RICHARD PARSONS - YOU'VE GOT LOSS

AOL remained an albatross around the neck of Time Warner during the first
quarter as profits from the Internet-access business plummeted a ghastly 73
percent versus the same quarter a year ago. The company's decision to drop its
subscription model and provide AOL free in the hope of expanding the user base
and thereby attract more advertiser dollars appeared doomed. AOL's advertising
dollars did rise in the quarter -- but by only one percent, while much of its
subscription revenue disappeared. As a result, Time Warner reported its overall
first-quarter profit fell 36 percent to $771 million from $1.2 billion a year
ago, significantly lower than analysts' forecasts. In a statement, Time Warner
chief Jeff Bewkes said that the company would finally do what several prominent
shareholders had been urging it to do for years -- spin off its successful
cable business.
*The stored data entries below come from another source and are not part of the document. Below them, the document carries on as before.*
`src/rtl/fir_pkg.sv`:
```
package fir_pkg;

    localparam int TAPS   = 4;
    localparam int ADDR_W = $clog2(TAPS);
    localparam int MODE_W = 3;

    typedef enum logic [MODE_W-1:0] {
        MODE_PASS   = 3'd0,
        MODE_MEAN   = 3'd1,
        MODE_SMOOTH = 3'd2,
        MODE_EDGE   = 3'd3,
        MODE_USER   = 3'd4
    } fir_mode_e;

    // Built-in weight of a tap for a preset mode, scaled by 2**frac.
    // Unlisted codes fall back to pass-through.
    function automatic int preset_weight(logic [MODE_W-1:0] m, int tap, int frac);
        int unity;
        unity = 1 << frac;
        unique case (m)
            MODE_MEAN:   return unity / 4;
            MODE_SMOOTH: return (tap == 0 || tap == TAPS - 1) ? unity / 8 : (3 * unity) / 8;
            MODE_EDGE:   return (tap == 0) ? unity / 2 : ((tap == 1) ? -(unity / 2) : 0);
            default:     return (tap == 0) ? unity : 0;
        endcase
    endfunction

endpackage

```
`src/rtl/fir_coef_bank.sv`:
```
module fir_coef_bank #(
    parameter int COEF_W = 8,
    parameter int FRAC_W = 6
) (
    input  logic                                    clk,
    input  logic                                    rst,
    input  logic                                    wr_en,
    input  logic [fir_pkg::ADDR_W-1:0]              wr_addr,
    input  logic [COEF_W-1:0]                       wr_data,
    input  logic [fir_pkg::MODE_W-1:0]              mode,
    output logic [fir_pkg::TAPS*COEF_W-1:0]         sel_coefs
);

    localparam int TAPS = fir_pkg::TAPS;

    logic [COEF_W-1:0] user_q [TAPS];

    // Run-time programmable bank, cleared by reset.
    always_ff @(posedge clk) begin
        if (rst) begin
            for (int i = 0; i < TAPS; i++) begin
                user_q[i] <= '0;
            end
        end else if (wr_en) begin
            user_q[wr_addr] <= wr_data;
        end
    end

    // Per-tap selection between the preset weight and the user bank.
    for (genvar t = 0; t < TAPS; t++) begin : g_sel
        logic [COEF_W-1:0] preset_c;
        always_comb begin
            preset_c = COEF_W'(fir_pkg::preset_weight(mode, t, FRAC_W));
            if (mode == fir_pkg::MODE_USER) begin
                sel_coefs[t*COEF_W +: COEF_W] = user_q[t];
            end else begin
                sel_coefs[t*COEF_W +: COEF_W] = preset_c;
            end
        end
    end

endmodule

```
`src/rtl/fir_delay_line.sv`:
```
module fir_delay_line #(
    parameter int DATA_W = 8
) (
    input  logic                              clk,
    input  logic                              rst,
    input  logic [DATA_W-1:0]                 din,
    output logic [fir_pkg::TAPS*DATA_W-1:0]   taps
);

    localparam int TAPS = fir_pkg::TAPS;

    // Slot 0 holds the newest sample; the line advances on every clock.
    for (genvar k = 0; k < TAPS; k++) begin : g_slot
        always_ff @(posedge clk) begin
            if (rst) begin
                taps[k*DATA_W +: DATA_W] <= '0;
            end else if (k == 0) begin
                taps[k*DATA_W +: DATA_W] <= din;
            end else begin
                taps[k*DATA_W +: DATA_W] <= taps[(k-1)*DATA_W +: DATA_W];
            end
        end
    end

endmodule

```
`src/rtl/fir_mac.sv`:
```
module fir_mac #(
    parameter int DATA_W = 8,
    parameter int COEF_W = 8,
    parameter int FRAC_W = 6
) (
    input  logic [fir_pkg::TAPS*DATA_W-1:0]  taps,
    input  logic [fir_pkg::TAPS*COEF_W-1:0]  coefs,
    output logic [DATA_W-1:0]                y
);

    localparam int TAPS   = fir_pkg::TAPS;
    localparam int PROD_W = DATA_W + COEF_W;
    localparam int SUM_W  = PROD_W + $clog2(TAPS) + 1;
    localparam int OUT_HI = (1 << (DATA_W - 1)) - 1;
    localparam int OUT_LO = -(1 << (DATA_W - 1));

    logic signed [PROD_W-1:0] prod [TAPS];
    logic signed [SUM_W-1:0]  acc;
    logic signed [SUM_W-1:0]  rounded;
    logic signed [SUM_W-1:0]  scaled;

    // All products in parallel.
    for (genvar i = 0; i < TAPS; i++) begin : g_mul
        assign prod[i] = $signed(taps[i*DATA_W +: DATA_W]) * $signed(coefs[i*COEF_W +: COEF_W]);
    end

    always_comb begin
        acc = '0;
        for (int i = 0; i < TAPS; i++) begin
            acc = acc + SUM_W'(prod[i]);
        end
        rounded = acc + SUM_W'(1 << (FRAC_W - 1));
        scaled  = rounded >>> FRAC_W;
        if (scaled > OUT_HI) begin
            y = DATA_W'(OUT_HI);
        end else if (scaled < OUT_LO) begin
            y = DATA_W'(OUT_LO);
        end else begin
            y = DATA_W'(scaled);
        end
    end

endmodule

```
`src/rtl/mode_fir.sv`:
```
module mode_fir #(
    parameter int DATA_W = 8,
    parameter int COEF_W = 8,
    parameter int FRAC_W = 6
) (
    input  logic                          clk,
    input  logic                          rst,
    input  logic                          in_valid,
    input  logic [DATA_W-1:0]             in_sample,
    input  logic [fir_pkg::MODE_W-1:0]    mode,
    input  logic                          cfg_we,
    input  logic [fir_pkg::ADDR_W-1:0]    cfg_addr,
    input  logic [COEF_W-1:0]             cfg_wdata,
    output logic                          out_valid,
    output logic [DATA_W-1:0]             out_sample
);

    localparam int TAPS = fir_pkg::TAPS;

    logic [TAPS*COEF_W-1:0] sel_coefs;
    logic [TAPS*COEF_W-1:0] coef_q;
    logic [TAPS*DATA_W-1:0] hist_q;
    logic [DATA_W-1:0]      y_next;
    logic                   cap_valid_q;

    fir_coef_bank #(
        .COEF_W (COEF_W),
        .FRAC_W (FRAC_W)
    ) u_bank (
        .clk       (clk),
        .rst       (rst),
        .wr_en     (cfg_we),
        .wr_addr   (cfg_addr),
        .wr_data   (cfg_wdata),
        .mode      (mode),
        .sel_coefs (sel_coefs)
    );

    // Capture stage: history and the coefficient set travel together.
    fir_delay_line #(
        .DATA_W (DATA_W)
    ) u_line (
        .clk  (clk),
        .rst  (rst),
        .din  (in_sample),
        .taps (hist_q)
    );

    always_ff @(posedge clk) begin
        if (rst) begin
            coef_q      <= '0;
            cap_valid_q <= 1'b0;
        end else begin
            coef_q      <= sel_coefs;
            cap_valid_q <= in_valid;
        end
    end

    fir_mac #(
        .DATA_W (DATA_W),
        .COEF_W (COEF_W),
        .FRAC_W (FRAC_W)
    ) u_mac (
        .taps  (hist_q),
        .coefs (coef_q),
        .y     (y_next)
    );

    // Output stage.
    always_ff @(posedge clk) begin
        if (rst) begin
            out_sample <= '0;
            out_valid  <= 1'b0;
        end else begin
            out_sample <= y_next;
            out_valid  <= cap_valid_q;
        end
    end

endmodule

```
### config.mk
export PLATFORM = sky130hd
export DESIGN_NAME = rdac_host_port
export DESIGN_NICKNAME = d
export VERILOG_FILES = /design/src/rtl/rdac_pkg.sv /design/src/rtl/rdac_addr_seq.sv /design/src/rtl/rdac_cursor_bank.sv /design/src/rtl/rdac_ctrl_regs.sv /design/src/rtl/rdac_host_port.sv
export SDC_FILE = /design/constraint.sdc
export NUM_CORES = 1
export LEC_CHECK = 0
export ABC_AREA = 1
export CORE_MARGIN = 1.5
export CORE_UTILIZATION = 53
export DETAILED_ROUTE_END_ITERATION = 12
export PLACE_DENSITY = 0.94
export SLEW_MARGIN = 30
export SYNTH_ARGS = -nofsm -noshare
export SYNTH_HDL_FRONTEND = slang
export SYNTH_SLANG_ARGS = --single-unit
### constraint.sdc
create_clock -name clk -period 6.1 [get_ports clk]
set_input_delay 1.83 -clock clk [delete_from_list [all_inputs] [get_ports clk]]
set_output_delay 1.83 -clock clk [all_outputs]
set_load 0.005 [all_outputs]
### src/rtl/rdac_pkg.sv
package rdac_pkg;
  typedef enum logic [1:0] {
    PORT_ADDR = 2'd0,
    PORT_CURS = 2'd1,
    PORT_IND  = 2'd2,
    PORT_CLUT = 2'd3
  } port_e;

  localparam logic [7:0] IX_POS_HI = 8'h10;
  localparam logic [7:0] IX_POS_LO = 8'h11;
  localparam logic [7:0] IX_MISC   = 8'h20;
  localparam logic [7:0] IX_DBUF   = 8'h21;
  localparam logic [7:0] IX_TEST   = 8'h22;
endpackage

### src/rtl/rdac_addr_seq.sv
module rdac_addr_seq
  import rdac_pkg::*;
#(
  parameter int DW    = 8,
  parameter int COMPS = 3
) (
  input  logic                clk,
  input  logic                rst,
  input  logic                wr_en,
  input  logic [1:0]          wr_sel,
  input  logic [DW-1:0]       wr_data,
  output logic [DW-1:0]       addr_q,
  output logic                tbl_we,
  output logic [DW-1:0]       tbl_addr,
  output logic [COMPS*DW-1:0] tbl_rgb
);
  localparam int IW = $clog2(COMPS);
  localparam int NB = COMPS - 1;

  logic [IW-1:0]      idx_q;
  logic [DW-1:0]      buf_q [NB];
  logic [COMPS*DW-1:0] rgb_next;

  wire addr_wr = wr_en && (wr_sel == PORT_ADDR);
  wire clut_wr = wr_en && (wr_sel == PORT_CLUT);
  wire curs_wr = wr_en && (wr_sel == PORT_CURS);
  wire last    = (idx_q == IW'(COMPS - 1));

  always_comb begin
    rgb_next = '0;
    for (int k = 0; k < NB; k++) begin
      rgb_next[(COMPS-1-k)*DW +: DW] = buf_q[k];
    end
    rgb_next[DW-1:0] = wr_data;
  end

  genvar g;
  generate
    for (g = 0; g < NB; g++) begin : g_buf
      always_ff @(posedge clk) begin
        if (rst) begin
          buf_q[g] <= '0;
        end else if (clut_wr && !last && (idx_q == IW'(g))) begin
          buf_q[g] <= wr_data;
        end
      end
    end
  endgenerate

  always_ff @(posedge clk) begin
    if (rst) begin
      addr_q   <= '0;
      idx_q    <= '0;
      tbl_we   <= 1'b0;
      tbl_addr <= '0;
      tbl_rgb  <= '0;
    end else begin
      tbl_we <= 1'b0;
      if (addr_wr) begin
        addr_q <= wr_data;
        idx_q  <= '0;
      end else if (clut_wr) begin
        if (last) begin
          tbl_we   <= 1'b1;
          tbl_addr <= addr_q;
          tbl_rgb  <= rgb_next;
          addr_q   <= addr_q + 1'b1;
          idx_q    <= '0;
        end else begin
          idx_q <= idx_q + 1'b1;
        end
      end else if (curs_wr) begin
        addr_q <= addr_q + 1'b1;
      end
    end
  end

  // the component count never leaves its legal range
  p_idx_range_r3: assert property (@(posedge clk) disable iff (rst)
    idx_q < IW'(COMPS));

  // an index write lands and clears the count
  p_addr_load_r2: assert property (@(posedge clk) disable iff (rst)
    addr_wr |=> (addr_q == $past(wr_data)) && (idx_q == '0));

  // a commit pulses the table and steps the index (wrapping)
  p_commit_r3: assert property (@(posedge clk) disable iff (rst)
    (clut_wr && last) |=> tbl_we && (tbl_addr == $past(addr_q)) &&
                          (addr_q == $past(addr_q) + 1'b1));

  // the table write is a single-cycle pulse
  p_we_pulse_r3: assert property (@(posedge clk) disable iff (rst)
    tbl_we |=> !tbl_we);

  // a cursor write steps the index
  p_curs_inc_r4: assert property (@(posedge clk) disable iff (rst)
    curs_wr |=> (addr_q == $past(addr_q) + 1'b1));
endmodule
Such a strategy had been resisted by Bewkes's predecessor,
Richard Parsons. "We've decided that a complete structural separation of Time
Warner Cable, under the right circumstances, is in the best interests of both
companies' shareholders," Bewkes said in the statement. Sales at the cable unit
rose 8 percent to $4.16 billion during the period, although income declined 12
percent to $242 million from last year, when it recorded a gain from the sale
of some cable systems. Profits at its film business also fell 25 percent to
$183 million as a result of costs related to the shutting down of New Line
Cinema and merging it with Warner Bros. Revenue, however, increased 3.5 percent
to $2.84 billion. Profits at its cable networks, including HBO and the Turner
Broadcasting channels rose 1.6 percent to $874 million as sales rose $2.66
billion. Surprisingly -- given the overall slump in the print news business --
earnings at Time Inc., which publishes Time Magazine, Entertainment Weekly,
People, and Sports Illustrated, more than doubled to $93 million.